Stored data
--

Source: an optimization exercise on an open RTL-to-GDS flow (aim: small area and few clock cycles). Production flows keep margins and buffers that such runs may drop.
The RTL was checked by simulation tests, not by an equivalence proof against the original design.
Power and IR drop assume default switching activity.

==> inputs of run K <==
==> flow/design.v <==
module BRIDGE #(
    parameter ADDR_WIDTH = 32,
    parameter DATA_WIDTH = 32
)(
    input                        hclk,
    input                        hresetn,
    input                        hselapb,
    input                        hwrite,
    input       [1:0]            htrans,
    input       [ADDR_WIDTH-1:0] haddr,
    input       [DATA_WIDTH-1:0] hwdata,
    input       [DATA_WIDTH-1:0] prdata,
    output reg  [ADDR_WIDTH-1:0] paddr,
    output      [DATA_WIDTH-1:0] pwdata,
    output reg                   psel,
    output reg                   penable,
    output reg                   pwrite,
    output                       hresp,
    output                       hready,
    output      [DATA_WIDTH-1:0] hrdata
);
    wire valid = hselapb & htrans[1];
    assign hready = ~psel | penable;
    assign hresp  = 1'b0;
    assign pwdata = hwdata;
    assign hrdata = prdata;
    always @(posedge hclk or negedge hresetn) begin
        if (!hresetn) begin
            psel    <= 1'b0;
            penable <= 1'b0;
        end else begin
            psel    <= (hready & valid) | (psel & ~penable);
            penable <= psel & ~penable;
        end
    end
    always @(posedge hclk) begin
        if (hready) begin
            paddr  <= haddr;
            pwrite <= hwrite;
        end
    end
endmodule
==> flow/flow/run.sh <==
#!/bin/bash
# Standard ORFS layout with the smallest buffer (buf_1) on the ports and a
# small clock tree without dummy loads.
set -euo pipefail
bash standard.sh finish \
  BUFFER_PORTS_ARGS="-buffer_cell sky130_fd_sc_hd__buf_1" \
  CTS_ARGS="-sink_clustering_enable -sink_clustering_size 50 -sink_clustering_max_diameter 500 -repair_clock_nets -dont_use_dummy_load -wire_unit 100 -buf_list sky130_fd_sc_hd__clkbuf_8 -root_buf sky130_fd_sc_hd__clkbuf_8" \
  > standard.log 2>&1
==> flow/standard.sh <==
#!/bin/bash
# synth_recipe.tcl (not shown) runs the flow's synth.tcl, then flattens the netlist and writes it again
# the make line also repeats each setting of config.mk as NAME=value (left out here)
make -C /OpenROAD-flow-scripts/flow DESIGN_CONFIG=/design/flow/config.mk WORK_HOME=/design/flow/orfs CLKGATE_MAP_FILE= SYNTH_SCRIPT=/design/flow/synth_recipe.tcl "${@:-finish}"
==> flow/config.mk <==
export PLATFORM = sky130hd
export DESIGN_NAME = BRIDGE
export DESIGN_NICKNAME = BRIDGE
export VERILOG_FILES = /design/flow/design.v
export SDC_FILE = /design/flow/constraint.sdc
export NUM_CORES = 8
export LEC_CHECK = 0
export CAP_MARGIN = 20
export CORE_MARGIN = 2
export CORE_UTILIZATION = 40
export SLEW_MARGIN = 20
==> flow/constraint.sdc <==
create_clock -name core_clock -period 5.0 [get_ports {hclk}]
set_input_delay 1.0000 -clock core_clock [delete_from_list [all_inputs] [get_ports {hclk}]]
set_output_delay 1.0000 -clock core_clock [all_outputs]
set_load 0.01 [all_outputs]
==> run F (differences from run K) <==
==> flow/flow/run.sh (replaced) <==
#!/bin/bash
# Standard ORFS layout with the smallest buffer (buf_1) on the ports and a
# small clock tree without dummy loads.
set -euo pipefail
bash standard.sh finish \
  BUFFER_PORTS_ARGS="-buffer_cell sky130_fd_sc_hd__buf_1" \
  CTS_ARGS="-sink_clustering_enable -sink_clustering_size 50 -sink_clustering_max_diameter 500 -repair_clock_nets -dont_use_dummy_load -buf_list sky130_fd_sc_hd__clkbuf_8 -root_buf sky130_fd_sc_hd__clkbuf_8" \
  > standard.log 2>&1
==> run summary <==
| quantity | run K | run F |
|---|---|---|
| Post-route clock period utilization | 0.4518 | 0.4535 |
| Wire length of the first global-routing pass | 4.823 mm | 4.864 mm |
| Clk pwr share | 0.202 | 0.204 |
| Met1 Resource Use GR | 0.09372 | 0.09923 |
| Via count normalized by instance count | 4.491 | 4.515 |
| Detailed-routed wire length on met3 | 617 um | 618 um |
| Wire length per cell after detailed routing | 23.45 um | 23.63 um |
| Final critical-path required period | 2259 ps | 2268 ps |
| Via count of the first global-routing pass | 761 | 775 |
| Global routing met2 resource utilization | 0.3413 | 0.3375 |
| Cell Int Power | 0.5867 mW | 0.5867 mW |
| Overall via count from detail_route | 741 | 745 |
| Reg2Reg Capture Point | paddr[23] | paddr[18] |
| Minimum hold slack | 516.3 ps | 509.2 ps |
| All-layer global routing usage | 0.1701 | 0.1730 |
| Run status | no timing/DRC/antenna violations | no timing/DRC/antenna violations |
| Total detailed-routing wirelength | 3.870 mm | 3.899 mm |
| Clock-net power | 0.169 mW | 0.171 mW |
| Total power after layout | 0.8373 mW | 0.8397 mW |
| Switching fraction of total power | 0.2993 | 0.3014 |
| Worst skew pair latency | 270 ps | 280 ps |
Testbench counts of run K, summed over its fixed seeds: cycles 9,608.
Testbench counts of run F, summed over its fixed seeds: cycles 9,608.

## static timing again, ports no longer ideal
Ports are ideal in the flow. The routed layouts listed here were re-timed in OpenROAD.
Step 1 sets driving cells, clkbuf_16 on the clock port and buf_2 on the other inputs (assumed; they add their load-dependent delay and slew).
Step 2 also shifts input and output timing later by t, the mid clock arrival at the registers, as if the neighbouring blocks saw the same clock.
Slacks: ideal ports / drivers / drivers and shift; pairs: ideal ports / drivers.
run | t (ns) | setup WS [ns] | worst register clock-pin slew, ns
run K | 0.287 | 2.741 / 2.717 / 2.922 | 0.07 / 0.07
run F | 0.295 | 2.732 / 2.708 / 2.924 | 0.07 / 0.07
After both steps setup and hold are still met in every run listed.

--

**Task directions**
Determine how many lines in the records include the string "posedge". Only that number should be given.

**Output of the exercise**
2